Agent Orange's legacy continues to haunt Vietnam and Veterans

Byby Mike Cerre KGO logo
Saturday, May 21, 2016
Agent Orange's legacy continues to haunt Vietnam and Veterans
Most tourists arriving at the new Danang International Airport don't know it's been one of Vietnam's most contaminated Agent Orange sites, with dioxin levels in some areas 350 times international safety standards.

DA NANG, Vietnam (KGO) -- It's been more than 40 years since American troops left Vietnam.



President Obama will make his first visit to the country next week. While meeting with Vietnam's president, they'll discuss human rights, an arms embargo and cleaning up sites contaminated with Agent Orange, the chemical used by American troops to clear jungles.



Most tourists arriving at the new Danang International Airport don't know it's been one of Vietnam's most contaminated Agent Orange sites, with dioxin levels in some areas 350 times international safety standards.



"Nor did I, when I was based here in the 1970s as a marine aviator," said Larry Vetter, a Vietnam veteran.



"The Agent Orange defoliant used during the war and stored in Danang and other airbases, leaked into the surrounding areas and is believed to have contaminated local water sources, according to Canadian researchers," he said.



"In this area next to the airport, you have people with dioxin levels in their blood 100 times the safe levels and women whose breast milk is four times the safe levels," said Vetter.



Vetter, also a former Marine based in Danang during the war moved to Vietnam four years ago after recovering from prostate cancer, one of the presumed Agent Orange-related illnesses, which nearly 700,000 American vets are being compensated for.



Vetter has used his V.A. disability benefits for Agent Orange to help two Vietnamese boys severely crippled by presumed Agent Orange illnesses.



Toan, the oldest one, is currently in intensive care now unable to swallow on his own.

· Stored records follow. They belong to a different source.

This is an optimization exercise on Yosys and OpenROAD, whose aim is small area and a short achievable clock period, not a production implementation.
In this exercise RTL edits were held to simulation tests only and were not proved equivalent to the original.
Power and IR drop assume default switching activity.

==> flow/design.v (outline; a module is shown in full before it is edited, if it fits) <==
// module requant_window: 30 lines
// module requant_shift_hi: 34 lines
// module requant_lane: 24 lines
// module requant_add_bk: 43 lines
// module requant_booth: 54 lines
// module requant_mul: 2047 lines
// module requant_epilogue: 150 lines
module requant_epilogue #(
    parameter LANES = 2
) (
    input  wire                clk,
    input  wire                rst,
    input  wire                in_valid,
    input  wire [32*LANES-1:0] acc,
    input  wire [31*LANES-1:0] mult,
    input  wire [6*LANES-1:0]  shift,
    input  wire [16*LANES-1:0] zp,
    input  wire [1:0]          fmt,
    input  wire [15:0]         clamp_lo,
    input  wire [15:0]         clamp_hi,
    output reg                 out_valid,
    output reg  [16*LANES-1:0] out_q,
    output reg  [LANES-1:0]    out_sat
);
  // ...
==> flow/flow/run.sh <==
#!/bin/bash
# Layout flow: the standard.sh (ORFS from synthesis to finish) with two
# changes, each one setting:
#  - synthesis runs flow/synth_noabc.tcl, which is synth_recipe.tcl with
#    Yosys's synth told -noabc, so that extract_fa maps the RTL's full adders
#    as written (ORFS's own abc mapping still runs after it);
#  - the ports are buffered with buf_2 instead of the delay buffer that
#    buffer_ports picks by default.
# standard.sh's output goes to flow_standard.log; ORFS keeps each step's
# log under orfs/logs.
set -euo pipefail
here=$(pwd)
sed "s#SYNTH_SCRIPT=[^ ]*synth_recipe.tcl#SYNTH_SCRIPT=$here/flow/synth_noabc.tcl#" standard.sh > flow_standard.sh
grep -q "SYNTH_SCRIPT=$here/flow/synth_noabc.tcl" flow_standard.sh
export BUFFER_PORTS_ARGS="-buffer_cell sky130_fd_sc_hd__buf_2"
bash flow_standard.sh > flow_standard.log 2>&1
==> flow/flow/synth_noabc.tcl <==
# synth_recipe.tcl with one change: Yosys's synth skips its abc -fast pass
# (-noabc), so extract_fa sees the full adders as the RTL writes them rather
# than after abc has re-mapped them (which leaves inverters between them).
# ORFS's own abc mapping, after the adders are extracted, still runs.
proc synth {args} { yosys synth -nofsm -noshare -noabc {*}$args }
source $::env(SCRIPTS_DIR)/synth.tcl
# left out here: clear keep_hierarchy, flatten, clean up, hide names made inside functions, write 1_2_yosys.v
==> flow/standard.sh <==
#!/bin/bash
# synth_recipe.tcl (not shown) runs the flow's synth.tcl, then flattens the netlist and writes it again
# the make line also repeats each setting of config.mk as NAME=value (left out here)
make -C /OpenROAD-flow-scripts/flow DESIGN_CONFIG=/design/flow/config.mk WORK_HOME=/design/flow/orfs CLKGATE_MAP_FILE= SYNTH_SCRIPT=/design/flow/synth_recipe.tcl "${@:-finish}"
==> flow/config.mk <==
export PLATFORM = sky130hd
export DESIGN_NAME = requant_epilogue
export DESIGN_NICKNAME = requant_epilogue
export VERILOG_FILES = /design/flow/design.v
export SDC_FILE = /design/flow/constraint.sdc
export NUM_CORES = 4
export LEC_CHECK = 0
export ABC_AREA = 1
export CAP_MARGIN = 20
export CORE_MARGIN = 2
export CORE_UTILIZATION = 55
export CTS_CLUSTER_DIAMETER = 120
export CTS_CLUSTER_SIZE = 20
export PLACE_DENSITY = 0.7
export SLEW_MARGIN = 20
==> flow/constraint.sdc <==
create_clock -name core_clock -period 22.0 [get_ports {clk}]
set_input_delay 4.4000 -clock core_clock [delete_from_list [all_inputs] [get_ports {clk}]]
set_output_delay 4.4000 -clock core_clock [all_outputs]
set_load 0.01 [all_outputs]
What follows belongs to an exercise in optimizing a design on an open flow for small area, a short achievable clock period and few clock cycles per item; a production flow would make more cautious choices. In this exercise RTL edits were held to simulation tests only and were not proved equivalent to the original.

**flow/design.v**
```verilog
module aes_sbox (
    input  wire [7:0] a,
    output wire [7:0] y
);
    wire T1, T2, T3, T4, T5, T6, T7, T8, T9, T10, T11, T12, T13, T14, T15, T16, T17, T18, T19, T20, T21, T22, T23, T24, T25, T26, T27, M1, M2, M3, M4, M5, M6, M7, M8, M9, M10, M11, M12, M13, M14, M15, M16, M17, M18, M19, M20, M21, M22, M23, M24, M25, M26, M27, M28, M29, M30, M31, M32, M33, M34, M35, M36, M37, M38, M39, M40, M41, M42, M43, M44, M45, M46, M47, M48, M49, M50, M51, M52, M53, M54, M55, M56, M57, M58, M59, M60, M61, M62, M63, L0, L1, L2, L3, L4, L5, L6, L7, L8, L9, L10, L11, L12, L13, L14, L15, L16, L17, L18, L19, L20, L21, L22, L23, L24, L25, L26, L27, L28, L29;
    wire U0, U1, U2, U3, U4, U5, U6, U7;
    assign U0 = a[7];
    assign U1 = a[6];
    assign U2 = a[5];
    assign U3 = a[4];
    assign U4 = a[3];
    assign U5 = a[2];
    assign U6 = a[1];
    assign U7 = a[0];
    assign T1 = U0 ^ U3;
    assign T2 = U0 ^ U5;
    assign T3 = U0 ^ U6;
    assign T4 = U3 ^ U5;
    assign T5 = U4 ^ U6;
    assign T6 = T1 ^ T5;
    assign T7 = U1 ^ U2;
    assign T8 = U7 ^ T6;
    assign T9 = U7 ^ T7;
    assign T10 = T6 ^ T7;
    assign T11 = U1 ^ U5;
    assign T12 = U2 ^ U5;
    assign T13 = T3 ^ T4;
    assign T14 = T6 ^ T11;
    assign T15 = T5 ^ T11;
    assign T16 = T5 ^ T12;
    assign T17 = T9 ^ T16;
    assign T18 = U3 ^ U7;
    assign T19 = T7 ^ T18;
    assign T20 = T1 ^ T19;
    assign T21 = U6 ^ U7;
    assign T22 = T7 ^ T21;
    assign T23 = T2 ^ T22;
    assign T24 = T2 ^ T10;
    assign T25 = T20 ^ T17;
    assign T26 = T3 ^ T16;
    assign T27 = T1 ^ T12;
    assign M1 = T13 & T6;
    assign M2 = T23 & T8;
    assign M3 = T14 ^ M1;
    assign M4 = T19 & U7;
    assign M5 = M4 ^ M1;
    assign M6 = T3 & T16;
    assign M7 = T22 & T9;
    assign M8 = T26 ^ M6;
    assign M9 = T20 & T17;
    assign M10 = M9 ^ M6;
    assign M11 = T1 & T15;
    assign M12 = T4 & T27;
    assign M13 = M12 ^ M11;
    assign M14 = T2 & T10;
    assign M15 = M14 ^ M11;
    assign M16 = M3 ^ M2;
    assign M17 = M5 ^ T24;
    assign M18 = M8 ^ M7;
    assign M19 = M10 ^ M15;
    assign M20 = M16 ^ M13;
    assign M21 = M17 ^ M15;
    assign M22 = M18 ^ M13;
    assign M23 = M19 ^ T25;
    assign M24 = M22 ^ M23;
    assign M25 = M22 & M20;
    assign M26 = M21 ^ M25;
    assign M27 = M20 ^ M21;
    assign M28 = M23 ^ M25;
    assign M29 = M28 & M27;
    assign M30 = M26 & M24;
    assign M31 = M20 & M23;
    assign M32 = M27 & M31;
    assign M33 = M27 ^ M25;
    assign M34 = M21 & M22;
    assign M35 = M24 & M34;
    assign M36 = M24 ^ M25;
    assign M37 = M21 ^ M29;
    assign M38 = M32 ^ M33;
    assign M39 = M23 ^ M30;
    assign M40 = M35 ^ M36;
    assign M41 = M38 ^ M40;
    assign M42 = M37 ^ M39;
    assign M43 = M37 ^ M38;
    assign M44 = M39 ^ M40;
    assign M45 = M42 ^ M41;
    assign M46 = M44 & T6;
    assign M47 = M40 & T8;
    assign M48 = M39 & U7;
    assign M49 = M43 & T16;
    assign M50 = M38 & T9;
    assign M51 = M37 & T17;
    assign M52 = M42 & T15;
    assign M53 = M45 & T27;
    assign M54 = M41 & T10;
    assign M55 = M44 & T13;
    assign M56 = M40 & T23;
    assign M57 = M39 & T19;
    assign M58 = M43 & T3;
    assign M59 = M38 & T22;
    assign M60 = M37 & T20;
    assign M61 = M42 & T1;
    assign M62 = M45 & T4;
    assign M63 = M41 & T2;
    assign L0 = M61 ^ M62;
    assign L1 = M50 ^ M56;
    assign L2 = M46 ^ M48;
    assign L3 = M47 ^ M55;
    assign L4 = M54 ^ M58;
    assign L5 = M49 ^ M61;
    assign L6 = M62 ^ L5;
    assign L7 = M46 ^ L3;
    assign L8 = M51 ^ M59;
    assign L9 = M52 ^ M53;
    assign L10 = M53 ^ L4;
    assign L11 = M60 ^ L2;
    assign L12 = M48 ^ M51;
    assign L13 = M50 ^ L0;
    assign L14 = M52 ^ M61;
    assign L15 = M55 ^ L1;
    assign L16 = M56 ^ L0;
    assign L17 = M57 ^ L1;
    assign L18 = M58 ^ L8;
    assign L19 = M63 ^ L4;
    assign L20 = L0 ^ L1;
    assign L21 = L1 ^ L7;
    assign L22 = L3 ^ L12;
    assign L23 = L18 ^ L2;
    assign L24 = L15 ^ L9;
    assign L25 = L6 ^ L10;
    assign L26 = L7 ^ L9;
    assign L27 = L8 ^ L10;
    assign L28 = L11 ^ L14;
    assign L29 = L11 ^ L17;
    assign y[7] = L6 ^ L24;
    assign y[6] = ~(L16 ^ L26);
    assign y[5] = ~(L19 ^ L28);
    assign y[4] = L6 ^ L21;
    assign y[3] = L20 ^ L22;
    assign y[2] = L25 ^ L29;
    assign y[1] = ~(L13 ^ L27);
    assign y[0] = ~(L6 ^ L23);
endmodule
module aes_core (
    input  wire         clk,
    input  wire         rst,       
    input  wire         start,     
    input  wire         key_256,   
    input  wire [255:0] key,
    input  wire [127:0] din,       
    output wire         ready,     
    output reg          done,      
    output reg  [127:0] dout
);
    reg [127:0] state;    
    reg [127:0] ka;       
    reg [127:0] kb;       
    reg [7:0]   rcon;
    reg [3:0]   rnd;      
    reg         busy;
    reg         is256;
    reg         free;     
    assign ready = free;
    wire [127:0] x = state ^ ka;
    wire [127:0] sb;
    genvar gi;
    generate
        for (gi = 0; gi < 16; gi = gi + 1) begin : g_sub
            aes_sbox u_sbox (.a(x[127-8*gi -: 8]), .y(sb[127-8*gi -: 8]));
        end
    endgenerate
    wire [127:0] sr;
    generate
        for (gi = 0; gi < 16; gi = gi + 1) begin : g_shift
            localparam integer R = gi % 4;
            localparam integer C = gi / 4;
            localparam integer SRC = 4 * ((C + R) % 4) + R;
            assign sr[127-8*gi -: 8] = sb[127-8*SRC -: 8];
        end
    endgenerate
    function [7:0] xtime;
        input [7:0] b;
        xtime = {b[6:0], 1'b0} ^ (b[7] ? 8'h1b : 8'h00);
    endfunction
    function [31:0] mix_column;
        input [31:0] c;
        reg [7:0] a0, a1, a2, a3;
        begin
            a0 = c[31:24]; a1 = c[23:16]; a2 = c[15:8]; a3 = c[7:0];
            mix_column[31:24] = xtime(a0 ^ a1) ^ a1 ^ a2 ^ a3;
            mix_column[23:16] = xtime(a1 ^ a2) ^ a0 ^ a2 ^ a3;
            mix_column[15:8]  = xtime(a2 ^ a3) ^ a0 ^ a1 ^ a3;
            mix_column[7:0]   = xtime(a3 ^ a0) ^ a0 ^ a1 ^ a2;
        end
    endfunction
    wire [127:0] mc = {mix_column(sr[127:96]), mix_column(sr[95:64]),
                       mix_column(sr[63:32]),  mix_column(sr[31:0])};
    wire        use_rot   = ~is256 | rnd[0];
    wire [31:0] last_word = is256 ? kb[31:0] : ka[31:0];
    wire [31:0] sw;
    generate
        for (gi = 0; gi < 4; gi = gi + 1) begin : g_ksub
            aes_sbox u_sbox (.a(last_word[31-8*gi -: 8]), .y(sw[31-8*gi -: 8]));
        end
    endgenerate
    wire [31:0] t  = use_rot ? ({sw[23:0], sw[31:24]} ^ {rcon, 24'h0}) : sw;
    wire [31:0] w0 = ka[127:96] ^ t;
    wire [31:0] w1 = ka[95:64]  ^ w0;
    wire [31:0] w2 = ka[63:32]  ^ w1;
    wire [31:0] w3 = ka[31:0]   ^ w2;
    wire [127:0] next_key = {w0, w1, w2, w3};
    wire [127:0] rk_out = is256 ? kb : next_key;
    wire last = (rnd == (is256 ? 4'd14 : 4'd10));
    always @(posedge clk) begin
        dout <= sr ^ rk_out;
        if (free) begin
            state <= din;
            ka    <= key[255:128];
            kb    <= key[127:0];
            is256 <= key_256;
            rnd   <= 4'd1;
            rcon  <= 8'h01;
        end else begin
            state <= mc;
            rnd   <= rnd + 4'd1;
            if (is256) begin
                ka <= kb;
                kb <= next_key;
            end else begin
                ka <= next_key;
            end
            if (use_rot)
                rcon <= xtime(rcon);
        end
    end
    always @(posedge clk) begin
        if (rst) begin
            busy <= 1'b0;
            done <= 1'b0;
            free <= 1'b1;
        end else begin
            done <= busy & last;
            if (free) begin
                busy <= start;
                free <= ~start;
            end else begin
                busy <= ~last;
                free <= last | (rnd == (is256 ? 4'd13 : 4'd9));
            end
        end
    end
endmodule
```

"By the age of 8, he was seriously showing symptoms, stumbling, not having the strength to pull himself up. They saw some American doctors. The American doctors told them that it was likely a disease caused by Agent Orange.



Because the Agent Orange dioxins contaminated the local water table and nearby fishing ponds around the airport, the health effects have skipped generations and are suspected to be the cause of abnormally high rates of muscular and neurological problems for a new generation of Vietnamese in the area.



The family Vetter is helping spends most of their day camped outside of the hospital since they are responsible for feeding and bathing their sick relatives.



Their mother, Hoa, works very hard trying to hold the family together. Her husband is paraplegic and two boys quadriplegic.



Senator Patrick Leahy was able to enlist rare, bipartisan support to fund the first and only U.S. effort to clean-up an Agent Orange site.



At the former Danang Air Base, a three-story oven was built to literally bake the contaminated soil at 600 degrees for six months to cook off the dangerous dioxins before returning it to the site.



"Here, we have both a moral and humanitarian reason to be involved. And it's in our long-term best interests to bring stability to Vietnam," said Leahy.



The United States has completed the first phase of the clean-up at the Danang Air Base at the cost of nearly $100 million. Now the Vietnamese government wants the U.S. to clean-up another base near Saigon, Bien Hoa, which is five times as large and could cost a half a billion dollars.



"I also feel a little bit of national guilt for what we did here in Vietnam to so many people. I need to in my own little way try to help," said Vetter.



While the two governments negotiate this week in Hanoi on the next steps for remediating this dangerous legacy, one American veteran is back in the trenches in Vietnam working with the continuing casualties of the war.